Quoting Uche Ogbuji <uche.ogbuji at fourthought.com>:

> On Fri, 2004-08-20 at 00:52, xmlsig at codeweld.com wrote:
> > Quoting Uche Ogbuji <uche.ogbuji at fourthought.com>:
> > > On Tue, 2004-08-17 at 05:59, xmlsig at codeweld.com wrote:
> > > > > I've python 2.3.4 on windows xp with PyXML-0.8.3.win32-py2.3
> > > > >
> > > > > This code leaks substancialy
> > > > >
> > > > > from xml.dom.ext.reader.HtmlLib import FromHtml
> > > > > import urllib
> > > > > from xml.dom import ext
> > > > > s = urllib.urlopen( 'http://www.google.com' ).read()
> > > > > while True:
> > > > >     root = FromHtml( s )
> > > > >     ext.ReleaseNode( root )
> > > > >
> > > > > However, this does not ( or only very minor )
> > > > >
> > > > > from xml.dom.ext.reader.Sax2 import Reader
> > > > > import urllib
> > > > > from xml.dom import ext
> > > > > s = urllib.urlopen( 'http://www.infoworld.com/rss/reviews.xml'
> ).read()
> > > > > while True:
> > > > >     reader = Reader()
> > > > >     root = reader.fromString( s )
> > > > >     ext.ReleaseNode( root )
> > > > >
> > > > > Any suggestions?
> > > >
> > > > Could anybody reproduce the leak?
> > > > Any suggestions what I do wrong?
> > >
> > > I haven't done much work in HtmlLib since it was rewritten to use
> > > sgmlop.  It will take some heavy digging to find the precise memory
> > > leak.  What's your overall problem?  Could you use Python 2.3's
> > > HTMLParser library instead?
> >
> > The overall problem is that the FromHtml call ( in this example )allocates
> some
> > 100-200 k per loop that are not freed for the runtime of the process.
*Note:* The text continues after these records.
From an optimization exercise on the open Yosys and OpenROAD flow, aimed at small area; shortcuts taken in it are not production practice.
Where RTL was checked, it was by simulation tests only, not by an equivalence proof against the original.
Function not checked in runs 1 and 2: the RTL went through the layout flow alone.
The clock input has no modelled driver; a real chip could not lean on it and would need a root buffer or a full tree.
Power and IR drop assume default switching activity.

### config.mk
export PLATFORM = sky130hd
export DESIGN_NAME = HRALM4
export DESIGN_NICKNAME = HRALM4
export VERILOG_FILES = /design/flow/design.v
export SDC_FILE = /design/flow/constraint.sdc
export NUM_CORES = 4
export LEC_CHECK = 0
export CAP_MARGIN = 20
export CORE_MARGIN = 2
export CORE_UTILIZATION = 40
export GPL_TIMING_DRIVEN = 0
export PLACE_DENSITY_LB_ADDON = 0.2
export SLEW_MARGIN = 20
### constraint.sdc
create_clock -name core_clock -period 12.0 [get_ports {clk}]
set_input_delay 2.4000 -clock core_clock [delete_from_list [all_inputs] [get_ports {clk}]]
set_output_delay 2.4000 -clock core_clock [all_outputs]
set_load 0.01 [all_outputs]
The
> > leak's bigger when no ReleaseNode call is made.
>
> By "overall problem" I mean what are you actually trying to do/achieve.
> Since no one has been able to step up to diagnose the memory leak, I'm
> looking to see whether there is another solution that would work for
> you.
>
> > I could of course use other means of extracting information from html, but
> I
> > thought it would not be needed to reinvent the wheel if somebody has
> already
> > written a html parser that spits out dom.
>
> Honestly, I don't think DOM is the way I would personally go about
> processing HTML, which is why I was trying to get at whether there was
> another way for you to meet your needs.
>
> I'm sorry that my workload is so heavy that there is no chance I could
> work on figuring out a 4DOM memory leak right now.
>
> Best of luck.

Thanks. Hm, The general task that got me started on this is to perpetualy
extract some information from a website. To specify the location of this
information with xpath is just a very nice convinience. Can I use xpath
expressions with other parsing-techniques too?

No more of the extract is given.